===== src/rtl/gsp_pkg.sv =====
// gsp_pkg: shared types and constants of the gain-scheduled speed pid
// used by gsp_lane, gsp_outq and gain_scheduled_speed_pid
package gsp_pkg;

  localparam int unsigned LANES      = 4;
  localparam int unsigned SPEED_W    = 16;
  localparam int unsigned ERR_W      = 17;
  localparam int unsigned SUM_W      = 32;
  localparam int unsigned GAIN_W     = 24;
  localparam int unsigned LIMIT_W    = 15;
  localparam int unsigned PWM_W      = 16;
  localparam int unsigned FRAC_BITS  = 20;
  localparam int unsigned CFG_IDX_W  = 4;
  localparam int unsigned CFG_DATA_W = 24;

  // register map
  localparam logic [CFG_IDX_W-1:0] REG_KP_LOW     = 4'd0;
  localparam logic [CFG_IDX_W-1:0] REG_KI_LOW     = 4'd1;
  localparam logic [CFG_IDX_W-1:0] REG_KD_LOW     = 4'd2;
  localparam logic [CFG_IDX_W-1:0] REG_KP_HIGH    = 4'd3;
  localparam logic [CFG_IDX_W-1:0] REG_KI_HIGH    = 4'd4;
  localparam logic [CFG_IDX_W-1:0] REG_KD_HIGH    = 4'd5;
  localparam logic [CFG_IDX_W-1:0] REG_MAX_PWM    = 4'd6;
  localparam logic [CFG_IDX_W-1:0] REG_SWITCH_SPD = 4'd7;

  // reset values
  localparam logic [GAIN_W-1:0]  KP_LOW_RST     = 24'd393216;
  localparam logic [GAIN_W-1:0]  KI_LOW_RST     = 24'd62259;
  localparam logic [GAIN_W-1:0]  KD_LOW_RST     = 24'd0;
  localparam logic [GAIN_W-1:0]  KP_HIGH_RST    = 24'd157286;
  localparam logic [GAIN_W-1:0]  KI_HIGH_RST    = 24'd32768;
  localparam logic [GAIN_W-1:0]  KD_HIGH_RST    = 24'd0;
  localparam logic [LIMIT_W-1:0] MAX_PWM_RST    = 15'd999;
  localparam logic [LIMIT_W-1:0] SWITCH_SPD_RST = 15'd480;

  typedef struct packed {
    logic [GAIN_W-1:0] kp;
    logic [GAIN_W-1:0] ki;
    logic [GAIN_W-1:0] kd;
  } gain_set_t;

  typedef struct packed {
    gain_set_t          low;
    gain_set_t          high;
    logic [LIMIT_W-1:0] max_pwm;
    logic [LIMIT_W-1:0] switch_speed;
  } pid_cfg_t;

  typedef logic signed [PWM_W-1:0] pwm_t;

  typedef struct packed {
    pwm_t [LANES-1:0] pwm;
  } pwm_result_t;

endpackage


===== src/rtl/gsp_lane.sv =====
// gsp_lane: one motor's pid core with its error sum and previous error
// depends on gsp_pkg
module gsp_lane (
  input  logic                             clk,
  input  logic                             rst_n,
  input  logic                             en,
  input  logic signed [gsp_pkg::SPEED_W-1:0] desired,
  input  logic signed [gsp_pkg::SPEED_W-1:0] measured,
  input  gsp_pkg::pid_cfg_t                cfg,
  output gsp_pkg::pwm_t                    pwm
);
  import gsp_pkg::*;

  localparam int unsigned P_W   = GAIN_W + 1 + ERR_W;
  localparam int unsigned I_W   = GAIN_W + 1 + SUM_W;
  localparam int unsigned D_W   = GAIN_W + 1 + ERR_W + 1;
  localparam int unsigned ACC_W = I_W + 2;
  localparam int unsigned LIM_W = LIMIT_W + FRAC_BITS + 1;

  logic signed [SUM_W-1:0] error_sum_r, error_sum_nxt;
  logic signed [ERR_W-1:0] last_error_r, last_error_nxt;

  logic signed [ERR_W-1:0]   d_ext, err;
  logic        [ERR_W-1:0]   mag;
  logic                      use_low;
  gain_set_t                 g;
  logic signed [SUM_W:0]     sum_wide;
  logic signed [SUM_W-1:0]   new_sum;
  logic signed [ERR_W:0]     diff;
  logic signed [P_W-1:0]     p_term;
  logic signed [I_W-1:0]     i_term;
  logic signed [D_W-1:0]     d_term;
  logic signed [ACC_W-1:0]   acc, lim, q;
  logic                      sat_hi, sat_lo;

  always_comb begin
    d_ext   = {desired[SPEED_W-1], desired};
    err     = d_ext - {measured[SPEED_W-1], measured};
    mag     = d_ext[ERR_W-1] ? -d_ext : d_ext;
    use_low = mag < {{(ERR_W-LIMIT_W){1'b0}}, cfg.switch_speed};
    g       = use_low ? cfg.low : cfg.high;

    // saturating 32 bit integral
    sum_wide = {error_sum_r[SUM_W-1], error_sum_r}
             + {{(SUM_W+1-ERR_W){err[ERR_W-1]}}, err};
    if (sum_wide[SUM_W] != sum_wide[SUM_W-1]) begin
      new_sum = sum_wide[SUM_W] ? {1'b1, {(SUM_W-1){1'b0}}} : {1'b0, {(SUM_W-1){1'b1}}};
    end else begin
      new_sum = sum_wide[SUM_W-1:0];
    end

    diff   = {err[ERR_W-1], err} - {last_error_r[ERR_W-1], last_error_r};
    p_term = $signed({1'b0, g.kp}) * err;
    i_term = $signed({1'b0, g.ki}) * new_sum;
    d_term = $signed({1'b0, g.kd}) * diff;

    acc = {{(ACC_W-P_W){p_term[P_W-1]}}, p_term}
        + {{(ACC_W-I_W){i_term[I_W-1]}}, i_term}
        + {{(ACC_W-D_W){d_term[D_W-1]}}, d_term};
    lim = {{(ACC_W-LIM_W){1'b0}}, 1'b0, cfg.max_pwm, {FRAC_BITS{1'b0}}};

    sat_hi = acc >= lim;
    sat_lo = acc <= -lim;

    // divide by 2^20 rounding toward zero
    q = acc >>> FRAC_BITS;
    if (acc[ACC_W-1] && (|acc[FRAC_BITS-1:0])) begin
      q = q + ACC_W'(1);
    end

    error_sum_nxt  = error_sum_r;
    last_error_nxt = err;
    if (desired == '0) begin
      pwm            = '0;
      error_sum_nxt  = '0;
      last_error_nxt = '0;
    end else if (sat_hi) begin
      pwm = pwm_t'({1'b0, cfg.max_pwm});
    end else if (sat_lo) begin
      pwm = -pwm_t'({1'b0, cfg.max_pwm});
    end else begin
      pwm           = q[PWM_W-1:0];
      error_sum_nxt = new_sum;
    end
  end

  always_ff @(posedge clk) begin
    if (!rst_n) begin
      error_sum_r  <= '0;
      last_error_r <= '0;
    end else if (en) begin
      error_sum_r  <= error_sum_nxt;
      last_error_r <= last_error_nxt;
    end
  end

endmodule


===== config.mk =====
export PLATFORM = sky130hd
export DESIGN_NAME = gsp_lane
export DESIGN_NICKNAME = d
export VERILOG_FILES = /design/src/rtl/gsp_pkg.sv /design/src/rtl/gsp_lane.sv
export SDC_FILE = /design/constraint.sdc
export NUM_CORES = 2
export LEC_CHECK = 0
export BUFFER_PORTS_ARGS = -buffer_cell sky130_fd_sc_hd__buf_4
export CORE_ASPECT_RATIO = 0.5
export CORE_MARGIN = 3
export CORE_UTILIZATION = 72
export DETAILED_ROUTE_END_ITERATION = 8
export HOLD_SLACK_MARGIN = 0.08
export PLACE_DENSITY = 0.91
export SETUP_SLACK_MARGIN = 0.2
export SYNTH_ARGS = -nofsm -noshare
export SYNTH_HDL_FRONTEND = slang
export SYNTH_SLANG_ARGS = --single-unit

===== constraint.sdc =====
create_clock -name clk -period 62.6 [get_ports clk]
set_input_delay 12.52 -clock clk [delete_from_list [all_inputs] [get_ports clk]]
set_output_delay 12.52 -clock clk [all_outputs]
set_load 0.005 [all_outputs]

==> results.md <==
* Final period util at 71.8%
* Reg clk slew, reported paths at 0.07 ns
* DP Wirelength at 202000 um
* CTS tree: done
* Share of post-route cells with drive strength above 1 at 6.82%
* YS warnings at 0
* Setup TNS at 0 ns
* Seq/Total Area, Yosys at 1.50%
* # DRC at 2
* CTS Buf Count at 5
* GRT Overall Usage at 51.4%
* Wire length per cell at 27.1 um
* GR Util met1 at 67.3%
* Worst-Skew Late Latency at 0.36 ns
* Most frequent cell after synthesis: inv_1
* Vias in the first global route at 58105
* Critical Path Sink Type: output pin
* Initial core utilization at 73.4%
* CTS Hold Bufs at 0
* Die Span X at 433 um
* Top cells by instance count after synthesis: 1870 x inv_1, 1659 x fa_1, 916 x nand2_1
* RD Place Congestion at 1.12
* Hold Fails Final Rpt at 0
* H-tree depth at 2
* Failing checks: design-rule violations
* Post-layout minimum cycle time at 44.97 ns
* Synthesized cell area at 0.0655 mm2
* Crit-path max FO at 32
* Synth Register Bits at 49
* Mux contribution to synthesized area at 2.22%
* Slowest library cell on the worst path: fa_1
* Grt met2 use at 67.4%
* Post-Route Utilization at 77.0%
* Endpoints failing setup at 0
* Largest area contributor in the netlist: fa_1
* Largest family of logic cells by synthesized area: adder cells
* Syn_nets at 9940
* RSZ-0062 raised after global routing: false
* Clock Sinks at 49
* Finished Cell Area at 0.0687 mm2
* # rows at 77
* Grt total ovfl at 0
* Final Max Slew Viols at 0
* Grt met3 use at 33.0%
* Number of port buffers at 224
* EDFF count, synth at 0
* Crit path largest cell delay at 0.85 ns
* Area grow syn2layout at 4.89%
* Max Cap Viol at 0
* Dpl cell area at 0.0685 mm2
* Worst-margin pin slew at 1.39 ns
* Most numerous cell on the critical path: inv_1
* Simple-gate share of the synthesized area at 14.2%
* TritonRoute pass-1 iters at 9
* Worst Hold Class: register to register
* Avg Cell Area, Syn at 8.71 um2
* Top cells by area, synth: fa_1 51%, inv_1 11%, ha_1 11%
* Post-CTS setup buffers at 0
* Area share of the largest cell type after synthesis at 50.7%
* Vias at 55719
* Synth Instances at 7522
* Initial antenna violation count at 13
* Max-slew headroom at 6.67%
* Number of vias per cell at 6.36
* First-pass GRT wire length at 354000 um
* CP Class: primary input to output pin
* Die H at 219 um
* Root buffer cell: clkbuf_16
* Compound-Gate Fraction of Synth Area at 6.51%
* Adder-cell share of the synthesized area at 61.2%
* Post-synthesis async set-or-reset flop share at 0%
* Die area at 0.0949 mm2
* Xor and xnor area share after synthesis at 1.63%
* Yosys cell types at 98
* Most used routing layer in global routing: met2
* Startpoint Class: primary input
* Fin nets at 9986
* CTS Buffer Depth at 2
* Final wirelength at 237000 um
* 1st-iter DRT viols at 7657
* Reg2reg setup slack at 44.83 ns
* Setup Skew at 0.0346 ns
* CP arrival at 32.45 ns
* Core ar. at 0.0892 mm2
* Ports at 225
* Largest net degree at the start of global routing at 51
* Resized cells post-CTS at 0
* Outcome: finished with violations
* CP Data Required Time at 50.08 ns
* F_max at 0.0222 GHz
* Most used DFF post-synth: dfxtp_1
* Antenna-violating nets left at 0
[final timing paths]
path,start,endpoint,cells past startpoint
worst max-delay path,desired[0],pwm[10],67
worst min register to register,last_error_r[3]$_SDFFE_PN0P_,last_error_r[3]$_SDFFE_PN0P_,2
worst max register to register,error_sum_r[0]$_SDFFE_PN0P_,error_sum_r[14]$_SDFFE_PN0P_,52
worst min-delay path,last_error_r[3]$_SDFFE_PN0P_,last_error_r[3]$_SDFFE_PN0P_,2
[logic make-up after synthesis]
| kind of cell | Yosys count |
|---|---|
| DFF | 49 |
| AOI/OAI and AO/OA | 654 |
| adders and majority gates | 2212 |
| buffers and inverters | 2178 |
| and+or+nand+nor | 2171 |
| muxes | 137 |
| xor gates and xnor gates | 121 |
[cell usage in the layout, fill, tap and decap left out, types with 7 or more instances in the layout]
master	synthesis	layout
o21ai_2	5	11
o22ai_1	9	9
xor2_1	32	29
a21boi_0	15	15
a31oi_1	9	8
and3_1	27	27
ha_1	550	550
a21o_1	75	75
mux2i_2	0	14
nor4_1	24	24
a21oi_1	161	161
nand2_1	916	916
nand3_1	54	54
or2_1	9	9
dfxtp_1	49	49
a211o_1	10	10
mux2i_1	69	51
nand4_1	35	35
o32ai_1	8	8
nor2b_1	25	25
nor3b_1	7	7
and2_1	60	60
nand2b_1	105	105
o211ai_1	13	13
or3_1	17	17
mux2_2	63	63
a211oi_1	18	18
o21a_1	51	51
o21bai_1	15	15
fa_1	1659	1659
or2_2	20	20
buf_4	8	342
o31ai_1	16	14
o21ai_0	86	84
nor3_1	57	55
xnor2_1	88	84
o21ai_1	85	81
inv_1	1870	1870
nor2_1	784	779
[flip-flops by register name, summed over array words and instances (netlist names)]
register      cells
error_sum_r      32
last_error_r     17
[critical path: cells and delay by family]
family | cells | cell delay, ns
AO/OA/AOI/OAI | 27 | 8.13
adder cells (fa/ha/maj) | 14 | 6.71
buffers and inverters | 17 | 2.82
AND/OR/NAND/NOR | 8 | 1.54
XOR/XNOR | 1 | 0.65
——————————
In restating the data, begin at its first line, reproduce each line word for word, and conclude with the line that contains "localparam int unsigned CFG_IDX_W".

Worked solution:
===== src/rtl/gsp_pkg.sv =====
// gsp_pkg: shared types and constants of the gain-scheduled speed pid
// used by gsp_lane, gsp_outq and gain_scheduled_speed_pid
package gsp_pkg;

  localparam int unsigned LANES      = 4;
  localparam int unsigned SPEED_W    = 16;
  localparam int unsigned ERR_W      = 17;
  localparam int unsigned SUM_W      = 32;
  localparam int unsigned GAIN_W     = 24;
  localparam int unsigned LIMIT_W    = 15;
  localparam int unsigned PWM_W      = 16;
  localparam int unsigned FRAC_BITS  = 20;
  localparam int unsigned CFG_IDX_W  = 4;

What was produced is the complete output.